Election Year Home Sale Blues

  • Home sales slow during federal election years, from added uncertainty in the market
  • Party or candidate doesn’t matter – just another decision for markets to process
  • Sales slow from the July 4 holiday to election day and then rebound immediately

For most of my career, real estate professionals have often said that real estate sales are usually lighter during a federal election year (even years) than in an off-year (odd years).

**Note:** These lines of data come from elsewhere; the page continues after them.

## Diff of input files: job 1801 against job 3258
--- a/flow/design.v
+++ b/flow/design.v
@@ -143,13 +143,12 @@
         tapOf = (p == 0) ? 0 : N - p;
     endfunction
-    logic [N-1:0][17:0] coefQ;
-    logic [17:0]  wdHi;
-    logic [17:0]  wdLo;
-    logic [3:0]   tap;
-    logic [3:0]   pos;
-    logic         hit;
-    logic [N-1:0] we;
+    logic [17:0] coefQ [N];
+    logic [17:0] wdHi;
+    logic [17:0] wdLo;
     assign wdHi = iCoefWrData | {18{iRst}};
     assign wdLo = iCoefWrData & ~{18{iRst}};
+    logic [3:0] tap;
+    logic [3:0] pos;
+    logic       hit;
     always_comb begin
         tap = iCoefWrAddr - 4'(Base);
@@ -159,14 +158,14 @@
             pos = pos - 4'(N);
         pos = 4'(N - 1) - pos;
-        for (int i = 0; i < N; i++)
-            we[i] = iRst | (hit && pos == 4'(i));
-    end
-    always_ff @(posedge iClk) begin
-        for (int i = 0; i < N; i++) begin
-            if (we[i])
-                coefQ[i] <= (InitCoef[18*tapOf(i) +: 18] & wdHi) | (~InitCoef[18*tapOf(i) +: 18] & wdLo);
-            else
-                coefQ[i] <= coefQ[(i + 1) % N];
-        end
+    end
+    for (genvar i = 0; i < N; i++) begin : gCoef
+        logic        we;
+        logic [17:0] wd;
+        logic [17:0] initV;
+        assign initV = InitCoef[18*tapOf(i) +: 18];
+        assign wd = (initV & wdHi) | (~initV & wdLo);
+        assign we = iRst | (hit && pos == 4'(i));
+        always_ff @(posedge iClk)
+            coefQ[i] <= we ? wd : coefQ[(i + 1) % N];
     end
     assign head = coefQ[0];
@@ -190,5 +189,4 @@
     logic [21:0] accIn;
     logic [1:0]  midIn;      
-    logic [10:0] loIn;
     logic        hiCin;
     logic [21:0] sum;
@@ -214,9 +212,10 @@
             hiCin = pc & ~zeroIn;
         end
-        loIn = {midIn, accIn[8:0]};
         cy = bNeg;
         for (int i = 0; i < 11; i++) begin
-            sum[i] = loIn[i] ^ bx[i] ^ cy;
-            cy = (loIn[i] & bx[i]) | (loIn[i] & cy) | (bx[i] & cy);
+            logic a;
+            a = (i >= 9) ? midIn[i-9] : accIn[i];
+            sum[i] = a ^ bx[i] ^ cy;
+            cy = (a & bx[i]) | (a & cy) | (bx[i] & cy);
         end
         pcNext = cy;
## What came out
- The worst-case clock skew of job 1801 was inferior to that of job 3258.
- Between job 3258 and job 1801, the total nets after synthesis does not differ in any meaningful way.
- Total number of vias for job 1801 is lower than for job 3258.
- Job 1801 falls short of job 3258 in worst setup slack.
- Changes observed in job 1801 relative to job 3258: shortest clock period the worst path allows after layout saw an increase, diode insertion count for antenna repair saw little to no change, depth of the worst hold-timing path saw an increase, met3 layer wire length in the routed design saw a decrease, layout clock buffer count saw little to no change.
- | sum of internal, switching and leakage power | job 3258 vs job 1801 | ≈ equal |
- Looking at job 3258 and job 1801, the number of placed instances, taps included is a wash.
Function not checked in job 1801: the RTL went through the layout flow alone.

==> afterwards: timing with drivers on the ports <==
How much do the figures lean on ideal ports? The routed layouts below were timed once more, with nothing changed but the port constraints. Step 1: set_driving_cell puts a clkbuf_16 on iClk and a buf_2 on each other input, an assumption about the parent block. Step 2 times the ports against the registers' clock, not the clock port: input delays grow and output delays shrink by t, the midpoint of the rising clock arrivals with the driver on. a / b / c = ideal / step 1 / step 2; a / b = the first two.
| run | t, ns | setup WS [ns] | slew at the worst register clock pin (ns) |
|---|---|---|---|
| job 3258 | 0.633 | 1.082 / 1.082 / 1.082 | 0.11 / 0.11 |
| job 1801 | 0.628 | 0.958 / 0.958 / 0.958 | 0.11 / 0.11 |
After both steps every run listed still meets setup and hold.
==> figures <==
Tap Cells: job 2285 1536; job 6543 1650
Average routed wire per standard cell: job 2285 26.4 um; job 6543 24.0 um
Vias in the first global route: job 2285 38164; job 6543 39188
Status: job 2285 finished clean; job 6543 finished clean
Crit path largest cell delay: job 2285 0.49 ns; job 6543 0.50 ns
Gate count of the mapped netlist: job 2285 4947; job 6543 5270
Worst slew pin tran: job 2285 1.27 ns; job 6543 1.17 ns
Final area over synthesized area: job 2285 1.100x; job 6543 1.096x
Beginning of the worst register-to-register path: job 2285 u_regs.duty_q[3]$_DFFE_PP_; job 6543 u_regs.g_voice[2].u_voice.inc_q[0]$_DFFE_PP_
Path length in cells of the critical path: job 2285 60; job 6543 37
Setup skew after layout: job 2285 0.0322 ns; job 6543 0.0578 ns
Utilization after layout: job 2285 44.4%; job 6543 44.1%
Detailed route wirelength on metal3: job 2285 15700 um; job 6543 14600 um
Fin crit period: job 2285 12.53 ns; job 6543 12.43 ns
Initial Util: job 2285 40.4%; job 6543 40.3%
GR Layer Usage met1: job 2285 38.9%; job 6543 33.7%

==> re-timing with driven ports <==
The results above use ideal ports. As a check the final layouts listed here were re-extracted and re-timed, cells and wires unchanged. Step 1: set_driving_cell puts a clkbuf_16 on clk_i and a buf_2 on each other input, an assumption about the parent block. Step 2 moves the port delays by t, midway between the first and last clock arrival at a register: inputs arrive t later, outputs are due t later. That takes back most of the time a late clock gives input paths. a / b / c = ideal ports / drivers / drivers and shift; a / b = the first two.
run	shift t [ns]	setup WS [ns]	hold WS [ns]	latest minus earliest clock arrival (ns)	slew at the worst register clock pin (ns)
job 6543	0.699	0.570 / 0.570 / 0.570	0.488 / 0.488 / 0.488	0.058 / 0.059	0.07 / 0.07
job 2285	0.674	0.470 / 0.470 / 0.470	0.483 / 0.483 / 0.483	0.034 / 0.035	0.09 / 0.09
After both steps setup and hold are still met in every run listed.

A few years ago, I set out to confirm this in Manhattan, my local market, by looking at sales patterns back to the financial crisis. At the end of 2023, I decided to go back further circa 1990. The following charts show the result. I selected co-ops for convenience since they don’t suffer the skew seen in condos that tend to be the primary (get it?) focus of new development. Co-op housing stock outnumbers condos 3:1 in Manhattan. Here’s what the results of my effort looked like:

Inman News had an interesting piece provided by the real estate broker marketing site Keeping Current Matters (KCM). They analyzed housing data around election years: Home sales tend to rise after big elections. Can it happen in 2025? When I saw this piece it prompted me to dig out my election analysis as well as share some of their charts.

Sales trends tend to be informative about future price trends and their first chart was compelling. They used existing home sale data by year and found that in 9 of the last 11 presidential elections, sales rose. Their efforts focused on the four-year federal election cycle while I included the midterms for my Manhattan co-op analysis.

They also looked at price trends for new home sales. However, new home sales only represent about 10% of all sales and supply.

For aspiring conspiracy theorists, it sure looks like there is some substance to the belief that declining mortgage rates tend to occur in election years. This is yet another reason to believe that the Federal Reserve will cut rates this September as two-thirds of economists believe.

What does this mean for the housing market? In the most extreme sense, we are at peak misery as entire real estate-related industries lie dormant waiting for Fed rate cuts. As I said before, even a modest 25-basis point cut is expected to release more than two years of pent-up demand.

I plan to vote early and often for a Fed rate cut.